Holy Spirit Rain Down. Nikolaev's sculptures often offer the spectacular presence of monumental religious by-products, marrying industrial design with the luxury of handmade gold and silver work, idolatrous formalism with Pop icons, and commercial promotion with metaphysical disillusionment. Curated by Eric Degoutte.
curated by Eric Degoutte
Art is like a bar kept open in the midst of ruins. At a time when human beliefs are verging on bankruptcy, visitors who have sobered up may still find the wherewithal therein to quench their thirst for hypotheses and their interest in a shared geometry. The bar serves on tap everything that may one day have led to both an elation of the senses and a knowledge of the mysteries of things living. It is bar with no VIP nook; nor does it select its customers. For this reason, of course, it attracts few people—like old chur¬ches—far fewer, in any event, than night clubs. The crowd thinks it knows, right away, that it will barely meet more than the "dull gaze of the plaster of statues", as the poet put it, and that it will not inhale the aromas of trance-inspired meat.

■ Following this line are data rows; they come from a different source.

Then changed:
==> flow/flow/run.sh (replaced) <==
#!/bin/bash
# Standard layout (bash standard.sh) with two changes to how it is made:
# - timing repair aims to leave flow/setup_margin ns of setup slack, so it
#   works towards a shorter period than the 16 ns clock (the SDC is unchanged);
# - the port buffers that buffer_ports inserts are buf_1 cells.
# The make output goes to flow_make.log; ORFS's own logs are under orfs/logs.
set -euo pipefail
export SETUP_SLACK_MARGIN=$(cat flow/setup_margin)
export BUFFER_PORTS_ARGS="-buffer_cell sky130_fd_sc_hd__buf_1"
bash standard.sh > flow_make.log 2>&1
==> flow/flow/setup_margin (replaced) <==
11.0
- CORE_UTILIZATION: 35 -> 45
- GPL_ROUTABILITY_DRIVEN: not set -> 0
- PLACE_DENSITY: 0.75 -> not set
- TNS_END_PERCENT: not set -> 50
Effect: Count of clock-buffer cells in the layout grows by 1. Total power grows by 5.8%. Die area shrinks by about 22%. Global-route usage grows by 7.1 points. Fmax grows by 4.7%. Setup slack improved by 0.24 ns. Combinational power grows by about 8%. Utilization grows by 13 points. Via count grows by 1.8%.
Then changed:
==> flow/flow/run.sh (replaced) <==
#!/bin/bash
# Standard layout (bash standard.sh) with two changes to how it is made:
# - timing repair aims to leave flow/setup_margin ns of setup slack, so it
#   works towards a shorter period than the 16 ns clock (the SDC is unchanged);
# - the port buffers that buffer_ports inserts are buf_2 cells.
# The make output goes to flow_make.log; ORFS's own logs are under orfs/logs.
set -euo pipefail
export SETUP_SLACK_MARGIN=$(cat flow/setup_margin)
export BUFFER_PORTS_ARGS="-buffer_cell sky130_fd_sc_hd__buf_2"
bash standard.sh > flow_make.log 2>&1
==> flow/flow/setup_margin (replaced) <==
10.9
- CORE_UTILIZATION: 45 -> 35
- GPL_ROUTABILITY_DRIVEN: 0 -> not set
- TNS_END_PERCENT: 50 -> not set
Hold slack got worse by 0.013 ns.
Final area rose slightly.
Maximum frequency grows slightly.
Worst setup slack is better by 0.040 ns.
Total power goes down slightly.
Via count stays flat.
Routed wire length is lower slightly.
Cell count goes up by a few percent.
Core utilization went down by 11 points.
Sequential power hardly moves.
What follows belongs to an exercise in optimizing a design on an open flow for small area and a short achievable clock period; a production flow would make more cautious choices.
In this exercise RTL edits were held to simulation tests only and were not proved equivalent to the original.
Power is estimated from default activity; no workload was simulated.

## the reference run
==> flow/design.v <==
module rdt_timeout_ctrl (
    input  wire        clk,
    input  wire        rst,
    input  wire        op_valid,
    input  wire [1:0]  op,
    input  wire [63:0] op_rtt,
    input  wire [63:0] now,
    input  wire [63:0] start,
    output wire [63:0] rto,
    output wire [3:0]  count,
    output wire        expired
);
    localparam [1:0] OP_INIT      = 2'd0;
    localparam [1:0] OP_RECORD    = 2'd1;
    localparam [1:0] OP_RECOMPUTE = 2'd2;
    localparam [1:0] OP_BACKOFF   = 2'd3;
    localparam [63:0] RTO_INIT     = 64'd300;    
    localparam        DEPTH        = 10;
    localparam        MEDIAN_INDEX = 5;
    reg [63:0] rto_q;
    reg [3:0]  count_q;
    reg [63:0] samp_n [0:DEPTH-1];   
    reg [DEPTH*DEPTH-1:0] ord;    
    wire full   = (count_q == DEPTH);
    wire record = !rst && op_valid && (op == OP_RECORD);
    reg [DEPTH*DEPTH-1:0] ord_sh;
    reg [DEPTH-1:0]       sel_q;
    reg [8:0]             prec;
    reg [3:0]             n_prec;
    reg [DEPTH-1:0]       rank5;
    reg [DEPTH-1:0]       sel_d;
    reg [63:0]            median_n, median;
    integer i, j, n;
    function [3:0] ones9;
        input [8:0] v;
        reg [1:0] s0, s1, s2;
        reg [1:0] t0;
        reg [2:0] t1;
        begin
            s0 = v[0] + v[1] + v[2];
            s1 = v[3] + v[4] + v[5];
            s2 = v[6] + v[7] + v[8];
            t0 = s0[0] + s1[0] + s2[0];
            t1 = s0[1] + s1[1] + s2[1] + t0[1];
            ones9 = {t1, 1'b0} + {3'b000, t0[0]};
        end
    endfunction
    wire [DEPTH-2:0] le_new;
    genvar gc;
    generate
        for (gc = 0; gc < DEPTH - 1; gc = gc + 1) begin : g_cmp
            rdt_le u_le (.sn(samp_n[gc+1]), .v(op_rtt), .le(le_new[gc]));
        end
    endgenerate
    always @* begin
        ord_sh = ord;
        for (i = 0; i < DEPTH - 1; i = i + 1) begin
            for (j = i + 1; j < DEPTH - 1; j = j + 1)
                ord_sh[i*DEPTH+j] = ord[(i+1)*DEPTH+j+1];
            ord_sh[i*DEPTH+DEPTH-1] = le_new[i];
        end
        for (i = 0; i < DEPTH - 1; i = i + 1) begin
            prec = 9'd0;
            n = 0;
            for (j = 0; j < DEPTH - 1; j = j + 1) begin
                if (j < i) begin
                    prec[n] = ord_sh[j*DEPTH+i];
                    n = n + 1;
                end else if (j > i) begin
                    prec[n] = !ord_sh[i*DEPTH+j];
                    n = n + 1;
                end
            end
            n_prec = ones9(prec);
            rank5[i] = ord_sh[i*DEPTH+DEPTH-1] ? (n_prec == MEDIAN_INDEX)
                                               : (n_prec == MEDIAN_INDEX - 1);
        end
        rank5[DEPTH-1] = ~|rank5[DEPTH-2:0];
        sel_d = record ? rank5 : sel_q;
        median_n = 64'd0;
        for (i = 0; i < DEPTH; i = i + 1)
            if (sel_q[i])
                median_n = median_n | samp_n[i];
        median = ~median_n;
    end
    wire [63:0] rto_recomputed = (median << 2) + median;
    always @(posedge clk) begin
        if (rst) begin
            rto_q   <= RTO_INIT;
            count_q <= 4'd0;
        end else if (op_valid) begin
            case (op)
                OP_INIT: begin
                    rto_q   <= RTO_INIT;
                    count_q <= 4'd0;
                end
                OP_RECORD: begin
                    if (!full)
                        count_q <= count_q + 4'd1;
                end
                OP_RECOMPUTE: begin
                    if (full)
                        rto_q <= rto_recomputed;
                end
                OP_BACKOFF: begin
                    rto_q <= rto_q << 1;
                end
            endcase
        end
    end
    integer k;
    always @(posedge clk) begin
        if (record) begin
            for (k = 0; k < DEPTH - 1; k = k + 1)
                samp_n[k] <= samp_n[k+1];
            samp_n[DEPTH-1] <= ~op_rtt;
            ord <= ord_sh;
        end
    end
    always @(posedge clk)
        sel_q <= sel_d;
    rdt_expired u_expired (
        .now(now), .start(start), .rto(rto_q), .expired(expired)
    );
    assign rto     = rto_q;
    assign count   = count_q;
endmodule
module rdt_expired (
    input  wire [63:0] now,
    input  wire [63:0] start,
    input  wire [63:0] rto,
    output wire        expired
);
    wire [63:0] cs_s  = now ^ start ^ rto;
    wire [63:0] cs_c  = (rto & now & ~start) | (~rto & (now | ~start));
    wire [63:0] cs_c1 = {cs_c[62:0], 1'b1};
    reg  [63:0] pf_g, pf_p;
    integer l, q;
    always @* begin
        pf_g = cs_s & cs_c1;
        pf_p = cs_s | cs_c1;
        for (l = 1; l < 64; l = l * 2)
            for (q = 63; q >= l; q = q - 1) begin
                pf_g[q] = pf_g[q] | (pf_p[q] & pf_g[q-l]);
                pf_p[q] = pf_p[q] & pf_p[q-l];
            end
    end
    assign expired = cs_c[63] & pf_g[63];
endmodule
module rdt_le (
    input  wire [63:0] sn,
    input  wire [63:0] v,
    output reg         le
);
    integer b;
    always @* begin
        le = 1'b1;
        for (b = 0; b < 64; b = b + 1)
            le = (v[b] & sn[b]) | (v[b] & le) | (sn[b] & le);
    end
endmodule
clock: 15.0 ns
lec_check: 0
cap_margin: 20
core_margin: 2
core_utilization: 50
cts_buf_list: sky130_fd_sc_hd__clkbuf_16
cts_cluster_diameter: 90
cts_cluster_size: 28
setup_slack_margin: 5
slew_margin: 20
synth_hierarchical: 1
synth_minimum_keep_size: 0
standard.sh (not shown) runs the stock make flow with config.mk's settings and CLKGATE_MAP_FILE= SYNTH_SCRIPT=/design/flow/synth_recipe.tcl, a recipe that flattens the netlist after the stock synthesis.
==> flow/flow/run.sh <==
#!/bin/bash
set -euo pipefail
bash standard.sh SETUP_SLACK_MARGIN=8 "BUFFER_PORTS_ARGS=-buffer_cell sky130_fd_sc_hd__buf_1" finish > standard_flow.log 2>&1
diff inputs: the reference run => the trial run
diff --git a/flow/config.mk b/flow/config.mk
--- a/flow/config.mk
+++ b/flow/config.mk
@@ -12,2 +12,2 @@
-export CTS_CLUSTER_DIAMETER = 90
-export CTS_CLUSTER_SIZE = 28
+export CTS_CLUSTER_DIAMETER = 70
+export CTS_CLUSTER_SIZE = 20
Notes after the runs:
- The reference run leaves more setup margin than the trial run.
- As far as die area goes, the trial run and the reference run are indistinguishable; the numbers are identical.
- Going from the reference run to the trial run, net switching power went up by 0.000032 W, routed wire length went up by 0.54%, signed area change from the synthesized netlist to the final layout went up by 0.68 points.
- Delta (the trial run minus the reference run): shortest clock period the worst path allows after layout saw an increase; maximum clock frequency comparable; via count increased about 0.32%; met3 usage in global routing up 0.65 points.

---

Starts from the design.v that is shown in full above.
Settings: LEC_CHECK=0, CAP_MARGIN=20, CORE_MARGIN=2, CORE_UTILIZATION=65, SETUP_SLACK_MARGIN=5, SLEW_MARGIN=20, SYNTH_HIERARCHICAL=1, SYNTH_MINIMUM_KEEP_SIZE=0; clock period 15.0 ns.
Scripts as last shown in full above: flow/flow/run.sh
Edit:
- CORE_UTILIZATION: 65 -> 50
The changed run produced a clean layout; design area rises slightly; non-clock buffer count rises by 13; area after synthesis stays the same; setup slack improved by 0.061 ns.
This design comes from an exercise in tuning for a short achievable clock period and few clock cycles on the open sky130 flow, not from production work. At most, simulation tests tie the RTL to the original design; equivalence was not proved. No activity file was given, so power comes from the tool's default toggle rates.

Setup of build 50:
==> flow/design.v (excerpt) <==
module vm20_core (
    input  wire        clk,
    input  wire        rst,           
    input  wire [7:0]  exec_start,    
    output reg         mem_req,
    output reg         mem_we,
    output reg  [7:0]  mem_addr,
    output reg  [19:0] mem_wdata,
    input  wire        mem_ready,
    input  wire [19:0] mem_rdata,
    input  wire        in_valid,
    input  wire [7:0]  in_data,
    input  wire        in_eof,
    input  wire        in_err,
    output reg         in_take,
    output reg         out_valid,
    output reg         out_kind,      
    output reg  [19:0] out_data,
    input  wire        out_ready,
    input  wire        out_err,
    output wire [2:0]  status,
    output wire [7:0]  pc,
    output wire [19:0] r0,
    output wire [19:0] r1,
    output wire [19:0] r2,
    output wire [19:0] r3
);
    localparam [2:0] ST_RUNNING = 3'd0, ST_HALTED = 3'd1, ST_EOI = 3'd2,
                     ST_ILLIO   = 3'd3, ST_LIMIT  = 3'd4;
    localparam [3:0] OP_LD = 4'd0,  OP_LDI = 4'd1, OP_ST  = 4'd2,  OP_ADD = 4'd3,
                     OP_SUB = 4'd4, OP_MUL = 4'd5, OP_DIV = 4'd6,  OP_OR  = 4'd7,
                     OP_AND = 4'd8, OP_SHL = 4'd9, OP_SHR = 4'd10, OP_IO  = 4'd11,
                     OP_BR  = 4'd12, OP_BRZ = 4'd13, OP_BRN = 4'd14, OP_BRS = 4'd15;
    localparam [7:0] INSTR_LIMIT = 8'd200;
    localparam [3:0] E_EXEC = 4'd0,    
                     E_MW   = 4'd1,    
                     E_MUL  = 4'd2,    
                     E_DIVN = 4'd3,    
                     E_DIV  = 4'd4,    
                     E_DIVF = 4'd5,    
                     E_OUT  = 4'd6,    
                     E_IN   = 4'd7,    
                     E_INST = 4'd8,    
                     E_STX  = 4'd9,    
                     E_REL  = 4'd10,   
                     E_DONE = 4'd11;   
    localparam NC = 8;                 
    reg [19:0] regs [0:3];
    reg [7:0]  pc_q;         
  ...
==> flow/config.mk <==
export PLATFORM = sky130hd
export DESIGN_NAME = vm20_core
export DESIGN_NICKNAME = vm20_core
export VERILOG_FILES = /design/flow/design.v
export SDC_FILE = /design/flow/constraint.sdc
export NUM_CORES = 4
export LEC_CHECK = 0
export CAP_MARGIN = 20
export CORE_MARGIN = 2
export CORE_UTILIZATION = 40
export SETUP_SLACK_MARGIN = 3.0
export SLEW_MARGIN = 20
export TNS_END_PERCENT = 5
==> flow/constraint.sdc <==
create_clock -name core_clock -period 8.0 [get_ports {clk}]
set_input_delay 1.6000 -clock core_clock [delete_from_list [all_inputs] [get_ports {clk}]]
set_output_delay 1.6000 -clock core_clock [all_outputs]
set_load 0.01 [all_outputs]
run.sh (not shown) runs the stock make flow with config.mk's settings and CLKGATE_MAP_FILE= SYNTH_SCRIPT=/design/flow/synth_recipe.tcl, a recipe that flattens the netlist after the stock synthesis.
What trial 17 does differently from build 50 at the input level:
--- a/flow/design.v
+++ b/flow/design.v
@@ -50,14 +50,15 @@
     reg [7:0]  count;
     reg [2:0]  status_q;
     reg [3:0]  est;
     reg [19:0] ir;
     reg        ir_v;
     reg [19:0] ir_sx;        
     reg        ir_sxv;
+    reg [7:0]  ir_hv;        
     reg        lr_q;         
     reg [19:0] pb;
     reg        pb_v;
     reg        if_v;
     reg [7:0]  fa;           
     reg        c_v   [0:NC-1];
     reg [7:0]  c_tag [0:NC-1];
@@ -107,25 +108,22 @@
     wire ir_go   = ir_ok && (x0 || ir_sxv);
     wire ex      = (est == E_EXEC) && ir_go && !is_nop;
     wire k_memrd = (op == OP_LD) || (op == OP_ADD) || (op == OP_SUB) || (op == OP_MUL) ||
                    (op == OP_DIV) || (op == OP_OR) || (op == OP_AND) ||
                    (op == OP_IO && rf == 2'd2);
     wire k_jpt   = (op == OP_BR && rf[0]) || (op == OP_BRS) || (op == OP_BRZ);
     wire k_jump  = k_jpt || (op == OP_BRN);
-    reg  [NC-1:0] c_hv;
     reg  [19:0]   c_hval;
     integer ci;
     always @(*) begin
         c_hval = 20'd0;
-        for (ci = 0; ci < NC; ci = ci + 1) begin
-            c_hv[ci] = c_v[ci] && (c_tag[ci] == sf);
-            if (c_hv[ci]) c_hval = c_hval | c_val[ci];
-        end
+        for (ci = 0; ci < NC; ci = ci + 1)
+            if (ir_hv[ci]) c_hval = c_hval | c_val[ci];
     end
-    wire c_hit = x0 && (|c_hv);
+    wire c_hit = x0 && (|ir_hv);
     reg j_taken;
     always @(*) begin
         case (op)
             OP_BRZ:  j_taken = rzf && jump_ok;
             OP_BRN:  j_taken = rval[19] && jump_ok;
             OP_BR:   j_taken = jump_ok;
             default: j_taken = jump_ok;
@@ -360,14 +358,27 @@
     wire        c_wr   = (e_we && mem_ready) || from_mem;
     wire [7:0]  c_wtag = e_we ? e_addr : oa;
     wire [19:0] c_wval = from_mem ? mem_rdata : mem_wdata;
     reg  [NC-1:0] c_whv;
     always @(*)
         for (ci = 0; ci < NC; ci = ci + 1)
             c_whv[ci] = c_v[ci] && (c_tag[ci] == c_wtag);
+    wire        c_alloc = c_wr && !(|c_whv);
+    function [NC-1:0] calc_hv;
+        input [7:0] a;
+        integer k;
+        begin
+            for (k = 0; k < NC; k = k + 1)
+                calc_hv[k] = (c_alloc && c_ptr == k) ? (c_wtag == a)
+                                                     : (c_v[k] && c_tag[k] == a);
+        end
+    endfunction
+    wire [NC-1:0] hv_of_ir  = calc_hv(ir[7:0]);
+    wire [NC-1:0] hv_of_pb  = calc_hv(pb[7:0]);
+    wire [NC-1:0] hv_of_mem = calc_hv(mem_rdata[7:0]);
     always @(posedge clk) begin
         if (rst) begin
             regs[0]  <= 20'd0;
             regs[1]  <= 20'd0;
             regs[2]  <= 20'd0;
             regs[3]  <= 20'd0;
             pc_q     <= exec_start;
@@ -399,27 +410,30 @@
                 fa <= aw[7:0];
             if (flush) begin
                 ir_v <= 1'b0;
                 pb_v <= 1'b0;
             end else if (e_done || !ir_ok) begin
                 if (pb_v) begin
                     ir_sx  <= sx_of_pb;
+                    ir_hv  <= hv_of_pb;
                     ir_sxv <= sx_fresh(pb);
                     ir    <= pb;
                     ir_v  <= 1'b1;
                     pb    <= mem_rdata;
                     pb_v  <= if_v;
                 end else begin
                     ir_sx  <= sx_of_mem;
+                    ir_hv  <= hv_of_mem;
                     ir_sxv <= sx_fresh(mem_rdata);
                     ir    <= mem_rdata;
                     ir_v  <= if_v;
                 end
             end else begin
                 ir_sx  <= sx_of_ir;
+                ir_hv  <= hv_of_ir;
                 ir_sxv <= sx_fresh(ir);
                 if (if_v) begin
                     pb    <= mem_rdata;
                     pb_v  <= 1'b1;
                 end
             end
             if (c_wr) begin
==> run notes <==
Result: PASS for each of build 50 and trial 17. Count of clock-buffer cells in the layout: trial 17 < build 50. Run comparison: trial 17 highest-delay cell along the critical path sky130_fd_sc_hd__a21oi_1; build 50 highest-delay cell along the critical path sky130_fd_sc_hd__or4_4. Number of cells traversed by the worst hold path for trial 17 is higher than for build 50. When trial 17 is measured against build 50, its worst hold margin turns out 0.040 ns higher. From build 50 to trial 17 the numbers moved as follows: flip-flop and latch count +1.4%; count of multi-input combinational gates went up by 7.2%; setup slack after placement went up. Build 50 and trial 17 ended up with nearly the same remaining global-route overflow. Summary of trial 17 over build 50: unique cell type count in the Yosys netlist dropped 7.3%; actual slew at the worst max-slew pin dropped 0.065 ns; power share of the combinational group dropped 22 points; cell area climbed 970 µm².
Testbench counts of trial 17, summed over its fixed seeds: cycles 71,603.
No functional check of the RTL was part of build 50.

## port drivers added, routing unchanged
How much do the figures lean on ideal ports? The routed layouts below were timed once more, with nothing changed but the port constraints. Step 1: set_driving_cell puts a clkbuf_16 on clk and a buf_2 on each other input, an assumption about the parent block. Step 2 also shifts input and output timing later by t, the mid clock arrival at the registers, as if the neighbouring blocks saw the same clock. Three values: ideal, step 1, step 2; two values: the first two.
| run | shift t [ns] | slack for setup (ns) | cell pins on the clock port's net |
|---|---|---|---|
| build 50 | 0.743 | 2.339 / 2.285 / 1.815 | 1 |
| trial 17 | 0.757 | 2.787 / 2.724 / 2.108 | 1 |
After both steps setup and hold are still met in every run listed. For trial 17, which loses most, drivers alone change the setup slack by -0.063 ns; drivers and shift together by -0.679 ns.
Background: an optimization exercise with open tools, aiming at small area, a short achievable clock period and few clock cycles per item. Do not read the settings as production practice.
RTL that was checked went through simulation tests only; none was proved equivalent to the original.
For runs 1 to 4, only the layout was checked, not whether the RTL still works.
Power and IR drop assume default switching activity.

--- config.mk ---
export PLATFORM = sky130hd
export DESIGN_NAME = fsync_refmgr
export DESIGN_NICKNAME = fsync_refmgr
export VERILOG_FILES = /design/flow/design.v
export SDC_FILE = /design/flow/constraint.sdc
export NUM_CORES = 4
export LEC_CHECK = 0
export CAP_MARGIN = 20
export CORE_MARGIN = 2
export CORE_UTILIZATION = 60
export SETUP_SLACK_MARGIN = 5
export SLEW_MARGIN = 20
export TNS_END_PERCENT = 10
--- constraint.sdc ---
create_clock -name core_clock -period 8.0 [get_ports {clk}]
set_input_delay 1.6000 -clock core_clock [delete_from_list [all_inputs] [get_ports {clk}]]
set_output_delay 1.6000 -clock core_clock [all_outputs]
set_load 0.01 [all_outputs]
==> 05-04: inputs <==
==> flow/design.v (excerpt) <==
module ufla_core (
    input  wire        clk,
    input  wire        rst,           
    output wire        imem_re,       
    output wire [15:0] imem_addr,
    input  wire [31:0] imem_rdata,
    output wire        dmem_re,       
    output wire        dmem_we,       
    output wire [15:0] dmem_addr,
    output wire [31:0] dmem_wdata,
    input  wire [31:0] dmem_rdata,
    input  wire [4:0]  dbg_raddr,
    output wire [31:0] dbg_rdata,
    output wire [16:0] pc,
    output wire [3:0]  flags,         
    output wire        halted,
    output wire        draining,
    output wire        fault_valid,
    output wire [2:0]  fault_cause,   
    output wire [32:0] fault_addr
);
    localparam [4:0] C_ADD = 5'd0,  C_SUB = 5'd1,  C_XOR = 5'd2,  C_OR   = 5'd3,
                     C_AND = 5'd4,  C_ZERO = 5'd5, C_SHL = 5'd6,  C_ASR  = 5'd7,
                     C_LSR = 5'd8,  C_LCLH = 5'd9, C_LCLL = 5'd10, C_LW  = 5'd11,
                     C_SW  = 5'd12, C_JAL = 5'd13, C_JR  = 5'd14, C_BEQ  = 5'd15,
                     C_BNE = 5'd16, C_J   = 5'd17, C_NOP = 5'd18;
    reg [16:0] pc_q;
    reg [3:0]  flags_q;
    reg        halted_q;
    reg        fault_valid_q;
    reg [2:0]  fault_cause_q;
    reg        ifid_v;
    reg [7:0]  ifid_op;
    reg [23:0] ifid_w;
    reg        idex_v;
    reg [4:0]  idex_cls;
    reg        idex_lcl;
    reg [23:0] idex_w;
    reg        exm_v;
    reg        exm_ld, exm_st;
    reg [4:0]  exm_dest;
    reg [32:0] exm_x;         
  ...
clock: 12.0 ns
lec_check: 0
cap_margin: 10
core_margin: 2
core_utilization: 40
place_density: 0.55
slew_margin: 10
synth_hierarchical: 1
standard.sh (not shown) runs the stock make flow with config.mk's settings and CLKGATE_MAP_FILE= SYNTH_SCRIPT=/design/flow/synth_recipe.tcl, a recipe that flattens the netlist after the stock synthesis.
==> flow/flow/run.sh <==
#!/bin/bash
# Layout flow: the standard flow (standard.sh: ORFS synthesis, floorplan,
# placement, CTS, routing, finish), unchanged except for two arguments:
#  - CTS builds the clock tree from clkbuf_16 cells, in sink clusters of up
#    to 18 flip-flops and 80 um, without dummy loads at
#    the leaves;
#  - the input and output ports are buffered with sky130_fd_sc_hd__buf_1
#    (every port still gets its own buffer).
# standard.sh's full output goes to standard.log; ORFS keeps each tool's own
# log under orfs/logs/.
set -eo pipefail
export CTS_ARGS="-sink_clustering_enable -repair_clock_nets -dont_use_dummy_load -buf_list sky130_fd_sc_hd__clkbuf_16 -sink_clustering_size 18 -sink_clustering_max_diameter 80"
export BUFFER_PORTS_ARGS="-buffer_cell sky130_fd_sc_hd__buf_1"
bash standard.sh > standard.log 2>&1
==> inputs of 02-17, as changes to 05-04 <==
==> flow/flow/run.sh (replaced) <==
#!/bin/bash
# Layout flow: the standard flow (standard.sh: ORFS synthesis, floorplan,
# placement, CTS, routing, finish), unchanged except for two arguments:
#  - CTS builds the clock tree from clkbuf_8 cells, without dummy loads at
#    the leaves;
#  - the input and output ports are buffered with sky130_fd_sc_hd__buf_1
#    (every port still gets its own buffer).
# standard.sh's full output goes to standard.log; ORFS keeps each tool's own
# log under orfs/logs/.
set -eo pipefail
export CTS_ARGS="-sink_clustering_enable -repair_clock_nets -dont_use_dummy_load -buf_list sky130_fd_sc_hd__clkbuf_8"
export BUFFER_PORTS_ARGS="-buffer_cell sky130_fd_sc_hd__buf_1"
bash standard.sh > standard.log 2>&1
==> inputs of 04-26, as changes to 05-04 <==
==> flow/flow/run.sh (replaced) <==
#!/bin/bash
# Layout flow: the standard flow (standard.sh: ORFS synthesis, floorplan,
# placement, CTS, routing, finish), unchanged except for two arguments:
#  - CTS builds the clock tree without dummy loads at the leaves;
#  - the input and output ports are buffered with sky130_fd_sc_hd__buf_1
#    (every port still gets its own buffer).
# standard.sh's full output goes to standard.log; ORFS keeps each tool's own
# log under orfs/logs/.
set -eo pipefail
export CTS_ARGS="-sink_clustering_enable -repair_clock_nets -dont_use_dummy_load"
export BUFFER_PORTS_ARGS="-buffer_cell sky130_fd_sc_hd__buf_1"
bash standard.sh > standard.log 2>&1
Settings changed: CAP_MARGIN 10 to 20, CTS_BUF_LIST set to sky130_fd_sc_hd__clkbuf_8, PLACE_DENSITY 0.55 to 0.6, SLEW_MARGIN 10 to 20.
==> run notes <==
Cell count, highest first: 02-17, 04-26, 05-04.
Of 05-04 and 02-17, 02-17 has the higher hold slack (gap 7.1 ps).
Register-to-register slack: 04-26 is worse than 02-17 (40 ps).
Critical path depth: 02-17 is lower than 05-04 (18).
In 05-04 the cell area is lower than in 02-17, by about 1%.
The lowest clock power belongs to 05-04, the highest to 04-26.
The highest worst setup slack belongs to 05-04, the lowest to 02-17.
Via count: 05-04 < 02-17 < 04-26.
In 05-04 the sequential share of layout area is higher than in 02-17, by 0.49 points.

As ever, the crowd is wrong. Stefan Nikolaev is one of those artists still young enough (he was born in 1970) to hang out in night clubs and believe at the same time in art as something that abstracts competitive atmos¬pheres, merging paroxysm and pith aimed at caustic and nevertheless tempered consumption. His sculptures, with their finish befitting flawless knick-knacks, often offer the spectacular presence of monumental religious by-products, marrying industrial design with the luxury of handmade gold and silver work, idolatrous formalism with Pop icons, and commercial promotion with metaphysical disillusionment. His huge packets of cigarettes spring to mind, made of marble and engraved with gold, conjuring up, through their very size, kinds of advertising gravestones, brutally lending substance to the warning message printed in all cigarette packs. Or, more recently, his replica on the scale of an ATM galvanized with 24-carat gold, turning the cold cash-vending machine i nto a seductive medium of extravagance, a disturbing decoy for dazzled onlookers who are thus only able to remove the reflection of their eternally suspended and hor(au)rified greed…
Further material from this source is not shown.